WALK TALL

CHAPTER 8

Prior to the publication of this book I asked a number of friends to review and comment upon it. None of them however suffer from tinnitus.

When we got together to discuss it, the first comment made by one of the group rather took me aback. Having known me for a number of years he was not aware that I had tinnitus. The same sentiment was expressed by the other members of the group.

This was followed by a question and answer session – What is it like? How loud is it? etc.

Following my graphic descriptions, one of the girls got up and came round to give me a cuddle. ‘Oh you poor dear and we didn’t even know’ she whispered in my ear. I think I rather enjoyed my moment of sympathy. When I noticed her husbands bemused look and raised eyebrows I thought it would be better not to enjoy it for too long.

On the positive side they all said how much they had enjoyed reading it and how my humorous style had masked what must have been a traumatic time. As none of them suffered from tinnitus and like most people had no real idea of what it is like they could not offer any constructive criticism on whether my discovery would work or not.

On the negative side some thought that I did not go into enough detail about what causes tinnitus. They said that if they ever developed it they would want to know as much about it as possible.

My counter argument was that there are already many medical books on the market, which discuss possible causes in detail, and that similar information is available on the Internet. I said that in my opinion people suffering from tinnitus want to know how to cure it. Knowing the cause without the cure would be a useful as a cardboard beak to a woodpecker. It was then suggested that I include it anyway as a book should contain at least 2-300 pages and that would help to pad it out.

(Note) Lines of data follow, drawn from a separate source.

===== config.mk =====
export PLATFORM = sky130hd
export DESIGN_NAME = isp_prio_select
export DESIGN_NICKNAME = d
export VERILOG_FILES = /design/src/isp_pkg.sv /design/src/isp_prio_pick.sv /design/src/isp_inservice.sv /design/src/isp_prio_select.sv
export SDC_FILE = /design/constraint.sdc
export NUM_CORES = 1
export LEC_CHECK = 0
export ABC_AREA = 0
export BUFFER_PORTS_ARGS = -buffer_cell sky130_fd_sc_hd__buf_2
export CAP_MARGIN = 20
export CORE_ASPECT_RATIO = 1.4
export CORE_MARGIN = 2
export CORE_UTILIZATION = 45
export DETAILED_ROUTE_END_ITERATION = 8
export PLACE_DENSITY = 0.93
export SLEW_MARGIN = 10
export SYNTH_ARGS = -nofsm -noshare
export SYNTH_HDL_FRONTEND = slang
export SYNTH_SLANG_ARGS = --single-unit

===== constraint.sdc =====
create_clock -name clk -period 2.35 [get_ports clk]
set_clock_uncertainty 0.2 [all_clocks]
set_input_delay 0.235 -clock clk [delete_from_list [all_inputs] [get_ports clk]]
set_output_delay 0.235 -clock clk [all_outputs]
set_load 0.01 [all_outputs]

‘But I can’t stand unnecessary padding’ I said becoming perhaps a little too exasperated. ‘It really annoys me. When I am reading a book and get to the bit where a woman who has escaped from a gang of thugs finally emerges from a jungle where she spent a terrifying night, I don’t want to know about her stopping to admire a dewdrop on a dark green leaf glistening in the early morning sunshine. I don’t care that it reminds her of when she was a little girl and her father took her to a garden centre in the Lake District to buy some tropical plants for the garden in their new weekend bolthole. I want to know how she is going to avoid being clawed to death by the lion which has been stalking her and is now only ten yards behind her and ready to pounce when her only means of escape is across a crocodile infested river. I just flick the pages to get back to the story’.

‘Ah Ha’ said one of my friends with a distinctly ‘gotcha’ type of look on his face. ‘If that’s the case why did you spend so much time writing about your journey and the things that happened to you. Isn’t that padding’? When someone has been kind enough to read your book and spends even more time coming round to discuss it with you I feel that you owe them at least one ‘gotcha’; so I gave a rather nonchalant shrug of my shoulders and said ‘I guess it seemed like a good idea at the time’.

I feel that I owe you a more truthful answer.

You and I have something in common. We both have tinnitus. I well remember how I felt in my dark days so I have personal experience of how you feel. I wanted you to get to know me. During our journey together I wanted you to relax. I hoped that there would be times when you would become unaware of the noise albeit for brief moments. Yes I adopted a lighthearted approach to a serious subject because that is exactly what I want you to do. I wanted you to laugh with me or even at me. I wanted you to feel that you were with someone that you could trust and gently lead you to the point were you no longer need me.

I truly hope that I have succeeded in my endeavor. If I have failed it is because of my own shortcomings. Whatever you think of me do not let that diminish the incredible power that you know that you have within you. Allow it to work for you even if I have failed.

You now have the opportunity to walk tall and I mean really tall. Rise to the challenge and be proud of your achievement. Your friends and loved ones will admire you more than you could ever imagine. By giving yourself back your own life you will be giving them back theirs. Right now make up your mind that you are no longer going to allow something as pathetic as a noise to dictate your life and cause others to worry about you.